SUPPLIED MATERIAL START

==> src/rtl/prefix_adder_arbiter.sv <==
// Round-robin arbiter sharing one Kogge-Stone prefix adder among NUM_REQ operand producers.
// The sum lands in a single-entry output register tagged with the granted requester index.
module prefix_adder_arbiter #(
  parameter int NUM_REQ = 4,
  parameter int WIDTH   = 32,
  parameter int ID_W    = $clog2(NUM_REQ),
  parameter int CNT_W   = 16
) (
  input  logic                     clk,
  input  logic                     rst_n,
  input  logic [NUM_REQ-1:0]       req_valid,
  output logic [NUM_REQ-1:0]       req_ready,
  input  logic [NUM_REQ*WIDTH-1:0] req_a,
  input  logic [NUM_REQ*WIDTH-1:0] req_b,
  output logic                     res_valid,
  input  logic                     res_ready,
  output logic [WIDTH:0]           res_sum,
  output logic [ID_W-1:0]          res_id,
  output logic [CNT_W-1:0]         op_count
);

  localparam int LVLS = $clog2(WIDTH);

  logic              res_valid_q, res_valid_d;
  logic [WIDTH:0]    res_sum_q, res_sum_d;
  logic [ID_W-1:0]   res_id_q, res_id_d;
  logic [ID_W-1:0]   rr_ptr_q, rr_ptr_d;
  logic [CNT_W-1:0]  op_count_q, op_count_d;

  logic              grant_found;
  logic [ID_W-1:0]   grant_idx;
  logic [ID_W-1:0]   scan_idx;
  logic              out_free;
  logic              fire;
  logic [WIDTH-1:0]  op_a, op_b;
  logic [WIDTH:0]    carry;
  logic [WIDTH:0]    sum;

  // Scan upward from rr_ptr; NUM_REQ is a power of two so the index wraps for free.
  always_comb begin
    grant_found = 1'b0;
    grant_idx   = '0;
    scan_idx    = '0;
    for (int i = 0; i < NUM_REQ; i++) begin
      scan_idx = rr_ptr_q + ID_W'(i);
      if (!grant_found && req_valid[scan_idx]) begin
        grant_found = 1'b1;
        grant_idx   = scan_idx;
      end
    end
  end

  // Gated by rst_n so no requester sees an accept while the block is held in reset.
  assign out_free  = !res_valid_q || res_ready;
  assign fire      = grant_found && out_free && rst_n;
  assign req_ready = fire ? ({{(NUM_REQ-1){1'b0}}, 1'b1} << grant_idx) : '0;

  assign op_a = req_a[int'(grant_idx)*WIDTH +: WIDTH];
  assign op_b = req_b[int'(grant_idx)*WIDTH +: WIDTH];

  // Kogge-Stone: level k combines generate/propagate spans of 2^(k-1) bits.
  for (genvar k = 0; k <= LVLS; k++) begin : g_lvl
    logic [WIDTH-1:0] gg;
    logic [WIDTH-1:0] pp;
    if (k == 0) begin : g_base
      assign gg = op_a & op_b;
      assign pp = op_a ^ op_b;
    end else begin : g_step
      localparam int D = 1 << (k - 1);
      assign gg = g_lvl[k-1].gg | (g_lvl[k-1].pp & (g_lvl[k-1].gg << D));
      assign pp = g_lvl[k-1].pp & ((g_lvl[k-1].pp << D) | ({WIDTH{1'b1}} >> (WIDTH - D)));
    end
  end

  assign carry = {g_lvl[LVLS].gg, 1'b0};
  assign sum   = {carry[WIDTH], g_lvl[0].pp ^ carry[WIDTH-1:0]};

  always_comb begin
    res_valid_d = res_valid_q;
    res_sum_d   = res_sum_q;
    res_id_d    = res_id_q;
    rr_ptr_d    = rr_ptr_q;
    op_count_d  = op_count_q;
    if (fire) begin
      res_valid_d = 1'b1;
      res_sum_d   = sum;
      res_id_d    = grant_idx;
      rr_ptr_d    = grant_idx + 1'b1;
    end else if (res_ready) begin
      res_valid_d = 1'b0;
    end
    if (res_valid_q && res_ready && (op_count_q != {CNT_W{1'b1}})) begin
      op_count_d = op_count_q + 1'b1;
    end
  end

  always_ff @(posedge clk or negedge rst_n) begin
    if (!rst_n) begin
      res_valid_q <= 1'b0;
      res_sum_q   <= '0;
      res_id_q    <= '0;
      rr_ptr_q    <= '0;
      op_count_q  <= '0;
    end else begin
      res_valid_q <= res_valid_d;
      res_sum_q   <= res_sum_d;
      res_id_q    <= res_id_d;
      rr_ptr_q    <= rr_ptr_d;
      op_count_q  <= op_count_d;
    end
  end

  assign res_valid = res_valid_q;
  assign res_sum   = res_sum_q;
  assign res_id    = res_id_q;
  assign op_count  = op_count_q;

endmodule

SUPPLIED MATERIAL END
SUPPLIED MATERIAL START

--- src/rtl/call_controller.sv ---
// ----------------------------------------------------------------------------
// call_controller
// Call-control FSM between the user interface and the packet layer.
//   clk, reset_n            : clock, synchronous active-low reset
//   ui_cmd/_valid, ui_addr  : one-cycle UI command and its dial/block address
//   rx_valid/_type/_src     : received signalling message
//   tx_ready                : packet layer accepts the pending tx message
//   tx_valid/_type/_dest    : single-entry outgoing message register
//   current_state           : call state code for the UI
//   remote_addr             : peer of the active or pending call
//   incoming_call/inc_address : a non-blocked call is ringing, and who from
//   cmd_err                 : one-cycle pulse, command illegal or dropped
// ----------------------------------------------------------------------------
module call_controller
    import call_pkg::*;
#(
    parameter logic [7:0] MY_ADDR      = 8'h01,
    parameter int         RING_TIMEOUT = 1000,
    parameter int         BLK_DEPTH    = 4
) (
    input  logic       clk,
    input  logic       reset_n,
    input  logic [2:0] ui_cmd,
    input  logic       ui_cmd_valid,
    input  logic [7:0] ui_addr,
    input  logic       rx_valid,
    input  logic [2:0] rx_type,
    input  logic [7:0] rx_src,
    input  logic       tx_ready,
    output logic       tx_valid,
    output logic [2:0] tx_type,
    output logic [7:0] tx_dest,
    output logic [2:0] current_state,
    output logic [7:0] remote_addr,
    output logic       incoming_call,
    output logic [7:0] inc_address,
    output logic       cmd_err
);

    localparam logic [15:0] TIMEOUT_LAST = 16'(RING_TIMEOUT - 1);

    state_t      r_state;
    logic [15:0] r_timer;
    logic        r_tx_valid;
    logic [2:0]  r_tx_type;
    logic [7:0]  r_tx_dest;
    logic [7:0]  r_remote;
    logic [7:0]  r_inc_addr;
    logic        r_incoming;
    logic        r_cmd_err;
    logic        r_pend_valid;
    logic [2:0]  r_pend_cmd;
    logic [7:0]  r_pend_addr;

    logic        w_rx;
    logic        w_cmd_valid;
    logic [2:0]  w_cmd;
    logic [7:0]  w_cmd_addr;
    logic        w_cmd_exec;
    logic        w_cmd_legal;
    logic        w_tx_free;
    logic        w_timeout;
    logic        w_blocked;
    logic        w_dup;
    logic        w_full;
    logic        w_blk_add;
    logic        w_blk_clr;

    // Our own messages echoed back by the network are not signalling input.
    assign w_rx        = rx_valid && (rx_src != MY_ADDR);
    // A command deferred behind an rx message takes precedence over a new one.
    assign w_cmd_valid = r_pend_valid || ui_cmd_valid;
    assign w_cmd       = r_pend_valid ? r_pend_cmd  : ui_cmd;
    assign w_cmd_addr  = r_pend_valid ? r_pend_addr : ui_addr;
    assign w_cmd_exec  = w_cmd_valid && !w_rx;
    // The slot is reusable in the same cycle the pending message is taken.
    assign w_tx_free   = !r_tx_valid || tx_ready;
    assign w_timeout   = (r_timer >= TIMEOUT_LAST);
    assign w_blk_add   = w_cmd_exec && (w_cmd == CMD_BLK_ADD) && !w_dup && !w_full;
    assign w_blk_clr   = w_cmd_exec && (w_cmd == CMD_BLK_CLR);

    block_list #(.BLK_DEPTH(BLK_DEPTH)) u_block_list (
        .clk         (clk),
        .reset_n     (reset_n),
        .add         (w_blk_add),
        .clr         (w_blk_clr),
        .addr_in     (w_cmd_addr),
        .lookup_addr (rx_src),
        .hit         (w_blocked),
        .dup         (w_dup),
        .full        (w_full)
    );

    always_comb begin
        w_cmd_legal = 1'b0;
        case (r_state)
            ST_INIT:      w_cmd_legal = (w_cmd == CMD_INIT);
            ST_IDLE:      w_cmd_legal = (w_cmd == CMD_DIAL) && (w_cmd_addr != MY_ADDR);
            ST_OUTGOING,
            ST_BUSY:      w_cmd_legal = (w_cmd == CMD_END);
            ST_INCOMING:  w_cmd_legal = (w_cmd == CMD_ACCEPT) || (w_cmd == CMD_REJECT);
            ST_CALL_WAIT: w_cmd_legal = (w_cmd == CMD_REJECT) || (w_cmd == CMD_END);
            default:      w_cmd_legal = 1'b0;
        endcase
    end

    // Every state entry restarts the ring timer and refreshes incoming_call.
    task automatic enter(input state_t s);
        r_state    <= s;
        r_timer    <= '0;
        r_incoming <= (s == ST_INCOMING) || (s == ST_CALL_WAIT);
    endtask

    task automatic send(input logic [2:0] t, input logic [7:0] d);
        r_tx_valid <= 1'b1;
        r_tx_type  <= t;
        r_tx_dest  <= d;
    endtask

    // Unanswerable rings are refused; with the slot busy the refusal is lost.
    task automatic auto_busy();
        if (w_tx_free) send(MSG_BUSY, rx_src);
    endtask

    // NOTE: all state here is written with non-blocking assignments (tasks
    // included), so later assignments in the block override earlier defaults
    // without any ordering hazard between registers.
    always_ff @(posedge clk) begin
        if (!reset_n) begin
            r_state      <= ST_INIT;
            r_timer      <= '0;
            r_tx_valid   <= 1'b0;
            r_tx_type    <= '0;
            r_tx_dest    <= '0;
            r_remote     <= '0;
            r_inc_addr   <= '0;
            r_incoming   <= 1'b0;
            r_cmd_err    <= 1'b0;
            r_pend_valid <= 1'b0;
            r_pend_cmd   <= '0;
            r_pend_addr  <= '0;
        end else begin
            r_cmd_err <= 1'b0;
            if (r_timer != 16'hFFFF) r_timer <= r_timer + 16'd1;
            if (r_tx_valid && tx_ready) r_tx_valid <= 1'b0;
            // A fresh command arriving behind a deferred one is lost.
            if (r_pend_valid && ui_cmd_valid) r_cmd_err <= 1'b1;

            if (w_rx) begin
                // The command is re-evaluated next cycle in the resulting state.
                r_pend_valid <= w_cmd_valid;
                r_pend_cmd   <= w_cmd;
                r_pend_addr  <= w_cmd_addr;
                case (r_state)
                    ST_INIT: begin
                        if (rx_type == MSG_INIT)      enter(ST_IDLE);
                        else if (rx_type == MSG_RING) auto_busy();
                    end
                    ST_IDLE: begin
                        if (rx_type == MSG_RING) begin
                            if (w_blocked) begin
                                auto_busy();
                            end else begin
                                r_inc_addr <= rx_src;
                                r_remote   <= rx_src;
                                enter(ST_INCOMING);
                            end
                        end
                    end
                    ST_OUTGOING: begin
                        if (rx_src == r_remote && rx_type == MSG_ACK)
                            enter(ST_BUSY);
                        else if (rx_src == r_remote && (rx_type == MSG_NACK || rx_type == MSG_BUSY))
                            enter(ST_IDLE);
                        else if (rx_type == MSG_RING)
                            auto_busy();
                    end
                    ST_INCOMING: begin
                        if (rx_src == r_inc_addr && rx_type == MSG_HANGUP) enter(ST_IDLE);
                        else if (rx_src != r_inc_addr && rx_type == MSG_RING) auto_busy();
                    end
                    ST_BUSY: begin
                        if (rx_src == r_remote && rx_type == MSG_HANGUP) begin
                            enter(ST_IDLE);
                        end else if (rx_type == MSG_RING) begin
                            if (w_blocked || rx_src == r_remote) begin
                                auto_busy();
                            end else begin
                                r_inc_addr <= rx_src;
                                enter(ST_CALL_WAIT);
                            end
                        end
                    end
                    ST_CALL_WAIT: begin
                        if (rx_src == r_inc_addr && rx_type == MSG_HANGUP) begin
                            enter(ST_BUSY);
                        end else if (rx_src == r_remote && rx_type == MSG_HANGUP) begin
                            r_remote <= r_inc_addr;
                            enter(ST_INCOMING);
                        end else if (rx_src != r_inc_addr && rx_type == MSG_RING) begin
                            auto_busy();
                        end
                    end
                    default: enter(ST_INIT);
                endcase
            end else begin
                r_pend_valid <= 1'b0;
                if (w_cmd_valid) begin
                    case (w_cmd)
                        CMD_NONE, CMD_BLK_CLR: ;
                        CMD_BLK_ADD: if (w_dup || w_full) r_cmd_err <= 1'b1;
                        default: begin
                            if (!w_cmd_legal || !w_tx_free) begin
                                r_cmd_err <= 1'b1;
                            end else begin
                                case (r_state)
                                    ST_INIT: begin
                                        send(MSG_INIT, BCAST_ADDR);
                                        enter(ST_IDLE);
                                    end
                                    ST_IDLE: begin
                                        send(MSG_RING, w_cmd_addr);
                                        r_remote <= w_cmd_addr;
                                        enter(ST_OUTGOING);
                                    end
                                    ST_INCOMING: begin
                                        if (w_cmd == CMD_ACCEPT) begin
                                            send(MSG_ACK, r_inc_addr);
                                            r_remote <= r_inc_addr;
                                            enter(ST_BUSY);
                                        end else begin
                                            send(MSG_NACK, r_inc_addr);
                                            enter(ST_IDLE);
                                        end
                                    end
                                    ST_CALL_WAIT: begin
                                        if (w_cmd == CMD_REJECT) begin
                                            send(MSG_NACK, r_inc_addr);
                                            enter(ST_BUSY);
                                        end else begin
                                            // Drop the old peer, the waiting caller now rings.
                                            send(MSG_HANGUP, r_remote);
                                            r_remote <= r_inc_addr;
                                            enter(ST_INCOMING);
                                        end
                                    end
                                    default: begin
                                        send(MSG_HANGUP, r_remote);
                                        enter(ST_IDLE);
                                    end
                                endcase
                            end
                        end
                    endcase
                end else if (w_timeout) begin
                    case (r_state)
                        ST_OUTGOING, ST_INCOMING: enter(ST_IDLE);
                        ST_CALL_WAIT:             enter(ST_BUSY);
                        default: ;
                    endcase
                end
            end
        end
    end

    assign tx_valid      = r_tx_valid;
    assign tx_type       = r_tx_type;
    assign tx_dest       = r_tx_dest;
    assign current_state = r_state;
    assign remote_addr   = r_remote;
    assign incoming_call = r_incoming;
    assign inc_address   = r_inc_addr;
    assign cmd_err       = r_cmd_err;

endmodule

SUPPLIED MATERIAL END

▸ WHAT NEEDS TO BE DONE
Scan the entries above. Copy each line that has the string "automatic".

▸ RESULT FOR THIS TASK
    task automatic enter(input state_t s);
    task automatic send(input logic [2:0] t, input logic [7:0] d);
    task automatic auto_busy();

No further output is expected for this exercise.